<file path="src/rtl/i2s_tdm_tx_if.sv">
`default_nettype none
// +--------------------------------------------------------------------------+
// | i2s_tdm_tx_if                                                            |
// | Frame handshake between the sample FIFO (master) and the transmitter.   |
// | Revision: 1.0                                                            |
// +--------------------------------------------------------------------------+
interface i2s_tdm_tx_if #(
  parameter int NUM_CH = 2,
  parameter int DATA_W = 32
) ();
  logic [NUM_CH*DATA_W-1:0] in_data;
  logic                     in_valid;
  logic                     in_ready;

  modport master (output in_data, output in_valid, input in_ready);
  modport slave  (input in_data, input in_valid, output in_ready);
endinterface
`default_nettype wire

</file>
<file path="src/rtl/i2s_tdm_tx.sv">
`default_nettype none
// +--------------------------------------------------------------------------+
// | i2s_tdm_tx                                                               |
// | I2S / justified / TDM serial-audio transmitter, one frame held in front  |
// | of the serialiser. Define I2S_TX_UNDERRUN_REPEAT_EN to repeat the last   |
// | frame on underrun instead of sending zeros.                              |
// | Revision: 1.0                                                            |
// +--------------------------------------------------------------------------+
module i2s_tdm_tx #(
  parameter int NUM_CH = 2,
  parameter int SLOT_W = 32,
  parameter int DATA_W = 32
) (
  input  logic        clk,
  input  logic        rst,
  input  logic        sck_tick,
  input  logic [1:0]  standard,
  input  logic [1:0]  word_size,
  input  logic        stop,
  input  logic        mute,
  i2s_tdm_tx_if.slave s_in,
  output logic        sd,
  output logic        ws,
  output logic        frame_start,
  output logic        underrun,
  output logic        busy
);

  localparam int c_FRAME_W = NUM_CH * DATA_W;
  localparam int c_SLOT_BW = (NUM_CH > 1) ? $clog2(NUM_CH) : 1;
  localparam int c_BIT_BW  = (SLOT_W > 1) ? $clog2(SLOT_W) : 1;
  localparam int c_IDX_BW  = (DATA_W > 1) ? $clog2(DATA_W) : 1;

  localparam logic [c_SLOT_BW-1:0] c_LAST_SLOT = c_SLOT_BW'(NUM_CH - 1);
  localparam logic [c_BIT_BW-1:0]  c_LAST_BIT  = c_BIT_BW'(SLOT_W - 1);
  localparam logic [7:0]           c_SLOT_W8   = 8'(SLOT_W);
  localparam logic [7:0]           c_DATA_W8   = 8'(DATA_W);
  localparam logic                 c_STEREO    = (NUM_CH == 2);

  localparam logic [1:0] c_STD_LSB = 2'b10;

  localparam logic [1:0] c_IDLE = 2'd0;
  localparam logic [1:0] c_LEAD = 2'd1;
  localparam logic [1:0] c_RUN  = 2'd2;

  logic [1:0]           r_state;
  logic [c_SLOT_BW-1:0] r_slot;
  logic [c_BIT_BW-1:0]  r_bit;
  logic [c_FRAME_W-1:0] r_frame;
  logic [c_FRAME_W-1:0] r_hold;
  logic                 r_hold_empty;
  logic [1:0]           r_std;
  logic [7:0]           r_wlen;
  logic                 r_sd;
  logic                 r_ws;
  logic                 r_fstart;
  logic                 r_urun;
  logic                 r_busy;

  logic [1:0]           w_state_nxt;
  logic [c_SLOT_BW-1:0] w_slot_nxt;
  logic [c_BIT_BW-1:0]  w_bit_nxt;
  logic [c_FRAME_W-1:0] w_frame_nxt;
  logic [c_FRAME_W-1:0] w_underrun_frame;
  logic [1:0]           w_std_nxt;
  logic [7:0]           w_wlen_nxt;
  logic                 w_start;
  logic                 w_load;
  logic                 w_urun;
  logic                 w_boundary;

  logic [DATA_W-1:0]    w_lane;
  logic [7:0]           w_bit8;
  logic                 w_in_word;
  logic [c_IDX_BW-1:0]  w_idx;
  logic                 w_data_bit;
  logic                 w_i2s;
  logic                 w_ws_run;
  logic                 w_sd_nxt;
  logic                 w_ws_nxt;

  function automatic logic is_i2s(input logic [1:0] std);
    return (std == 2'b00) || (std == 2'b11);
  endfunction

  // Effective word length: requested size clipped to slot and lane widths.
  function automatic logic [7:0] eff_wlen(input logic [1:0] wsz);
    logic [7:0] len;
    case (wsz)
      2'b00:   len = 8'd16;
      2'b01:   len = 8'd24;
      default: len = 8'd32;
    endcase
    if (len > c_SLOT_W8) len = c_SLOT_W8;
    if (len > c_DATA_W8) len = c_DATA_W8;
    return len;
  endfunction

`ifdef I2S_TX_UNDERRUN_REPEAT_EN
  // r_frame only changes on a load, so it already holds the last loaded frame.
  assign w_underrun_frame = r_frame;
`else
  assign w_underrun_frame = '0;
`endif

  assign w_boundary = (r_slot == c_LAST_SLOT) && (r_bit == c_LAST_BIT);

  always_ff @(posedge clk or posedge rst) begin
    if (rst) begin
      r_state <= c_IDLE;
    end else if (sck_tick) begin
      r_state <= w_state_nxt;
    end
  end

  always_comb begin
    w_state_nxt = r_state;
    w_slot_nxt  = r_slot;
    w_bit_nxt   = r_bit;
    w_frame_nxt = r_frame;
    w_std_nxt   = r_std;
    w_wlen_nxt  = r_wlen;
    w_start     = 1'b0;
    w_load      = 1'b0;
    w_urun      = 1'b0;
    if (sck_tick) begin
      case (r_state)
        c_IDLE: begin
          if (!stop && !r_hold_empty) begin
            if (is_i2s(standard)) begin
              w_state_nxt = c_LEAD;
            end else begin
              w_state_nxt = c_RUN;
              w_start     = 1'b1;
            end
          end
        end
        c_LEAD: begin
          w_state_nxt = c_RUN;
          w_start     = 1'b1;
        end
        c_RUN: begin
          if (w_boundary) begin
            if (stop) begin
              w_state_nxt = c_IDLE;
              w_slot_nxt  = '0;
              w_bit_nxt   = '0;
            end else begin
              w_start = 1'b1;
            end
          end else if (r_bit == c_LAST_BIT) begin
            w_bit_nxt  = '0;
            w_slot_nxt = r_slot + 1'b1;
          end else begin
            w_bit_nxt = r_bit + 1'b1;
          end
        end
        default: w_state_nxt = c_IDLE;
      endcase
    end
    // Frame start: framing parameters are frozen for the whole frame.
    if (w_start) begin
      w_slot_nxt = '0;
      w_bit_nxt  = '0;
      w_std_nxt  = standard;
      w_wlen_nxt = eff_wlen(word_size);
      if (!r_hold_empty) begin
        w_frame_nxt = r_hold;
        w_load      = 1'b1;
      end else begin
        w_frame_nxt = w_underrun_frame;
        w_urun      = 1'b1;
      end
    end
  end

  always_comb begin
    w_lane = '0;
    for (int c = 0; c < NUM_CH; c++) begin
      if (w_slot_nxt == c_SLOT_BW'(c)) w_lane = w_frame_nxt[c*DATA_W +: DATA_W];
    end
    w_bit8 = 8'(w_bit_nxt);
    if (w_std_nxt == c_STD_LSB) begin
      w_in_word = (w_bit8 >= (c_SLOT_W8 - w_wlen_nxt));
      w_idx     = c_IDX_BW'(c_SLOT_W8 - 8'd1 - w_bit8);
    end else begin
      w_in_word = (w_bit8 < w_wlen_nxt);
      w_idx     = c_IDX_BW'(w_wlen_nxt - 8'd1 - w_bit8);
    end
    w_data_bit = w_in_word && w_lane[w_idx];

    w_i2s = is_i2s(w_std_nxt);
    if (c_STEREO) begin
      // I2S moves ws one bit ahead of the slot it announces.
      if (w_i2s) begin
        w_ws_run = (w_slot_nxt == '0) ? (w_bit_nxt == c_LAST_BIT) : (w_bit_nxt != c_LAST_BIT);
      end else begin
        w_ws_run = (w_slot_nxt != '0);
      end
    end else begin
      if (w_i2s) begin
        w_ws_run = (w_slot_nxt == c_LAST_SLOT) && (w_bit_nxt == c_LAST_BIT);
      end else begin
        w_ws_run = (w_slot_nxt == '0) && (w_bit_nxt == '0);
      end
    end

    case (w_state_nxt)
      c_LEAD: begin
        w_sd_nxt = 1'b0;
        w_ws_nxt = !c_STEREO;
      end
      c_RUN: begin
        w_sd_nxt = w_data_bit && !mute;
        w_ws_nxt = w_ws_run;
      end
      default: begin
        w_sd_nxt = 1'b0;
        w_ws_nxt = 1'b0;
      end
    endcase
  end

  always_ff @(posedge clk or posedge rst) begin
    if (rst) begin
      r_slot   <= '0;
      r_bit    <= '0;
      r_frame  <= '0;
      r_std    <= 2'b00;
      r_wlen   <= 8'd0;
      r_sd     <= 1'b0;
      r_ws     <= 1'b0;
      r_fstart <= 1'b0;
      r_urun   <= 1'b0;
      r_busy   <= 1'b0;
    end else begin
      r_fstart <= w_start;
      r_urun   <= w_urun;
      if (sck_tick) begin
        r_slot  <= w_slot_nxt;
        r_bit   <= w_bit_nxt;
        r_frame <= w_frame_nxt;
        r_std   <= w_std_nxt;
        r_wlen  <= w_wlen_nxt;
        r_sd    <= w_sd_nxt;
        r_ws    <= w_ws_nxt;
        r_busy  <= (w_state_nxt != c_IDLE);
      end
    end
  end

  // Capture and load are mutually exclusive: capture needs the buffer empty.
  always_ff @(posedge clk or posedge rst) begin
    if (rst) begin
      r_hold       <= '0;
      r_hold_empty <= 1'b1;
    end else if (s_in.in_valid && r_hold_empty) begin
      r_hold       <= s_in.in_data;
      r_hold_empty <= 1'b0;
    end else if (w_load) begin
      r_hold_empty <= 1'b1;
    end
  end

  assign s_in.in_ready = r_hold_empty;
  assign sd            = r_sd;
  assign ws            = r_ws;
  assign frame_start   = r_fstart;
  assign underrun      = r_urun;
  assign busy          = r_busy;

endmodule
`default_nettype wire

</file>
<file path="src/flat_wrapper.sv">
// flat-port wrapper written by rule: the top's interface ports become plain ports
module i2s_tdm_tx_flat 
#(
  parameter int NUM_CH = 2,
  parameter int SLOT_W = 32,
  parameter int DATA_W = 32
)
  (clk, rst, sck_tick, standard, word_size, stop, mute, sd, ws, frame_start, underrun, busy, s_in_in_data, s_in_in_valid, s_in_in_ready);
  i2s_tdm_tx_if #(.NUM_CH(NUM_CH), .DATA_W(DATA_W)) s_in_i ();
  input  logic clk;
  input  logic rst;
  input  logic sck_tick;
  input  logic [1:0] standard;
  input  logic [1:0] word_size;
  input  logic stop;
  input  logic mute;
  output logic sd;
  output logic ws;
  output logic frame_start;
  output logic underrun;
  output logic busy;
  input wire logic [$bits(s_in_i.in_data)-1:0] s_in_in_data;
  input wire logic [$bits(s_in_i.in_valid)-1:0] s_in_in_valid;
  output wire logic [$bits(s_in_i.in_ready)-1:0] s_in_in_ready;
  assign s_in_i.in_data = s_in_in_data;
  assign s_in_i.in_valid = s_in_in_valid;
  assign s_in_in_ready = s_in_i.in_ready;
  i2s_tdm_tx #(.NUM_CH(NUM_CH), .SLOT_W(SLOT_W), .DATA_W(DATA_W)) u_core (.clk(clk), .rst(rst), .sck_tick(sck_tick), .standard(standard), .word_size(word_size), .stop(stop), .mute(mute), .s_in(s_in_i), .sd(sd), .ws(ws), .frame_start(frame_start), .underrun(underrun), .busy(busy));
endmodule
</file>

────────────────────────────────────────

WHAT YOU NEED TO DO:
Search the entries for the string "automatic" and copy each line where it occurs.

ANSWER:
  function automatic logic is_i2s(input logic [1:0] std);
  function automatic logic [7:0] eff_wlen(input logic [1:0] wsz);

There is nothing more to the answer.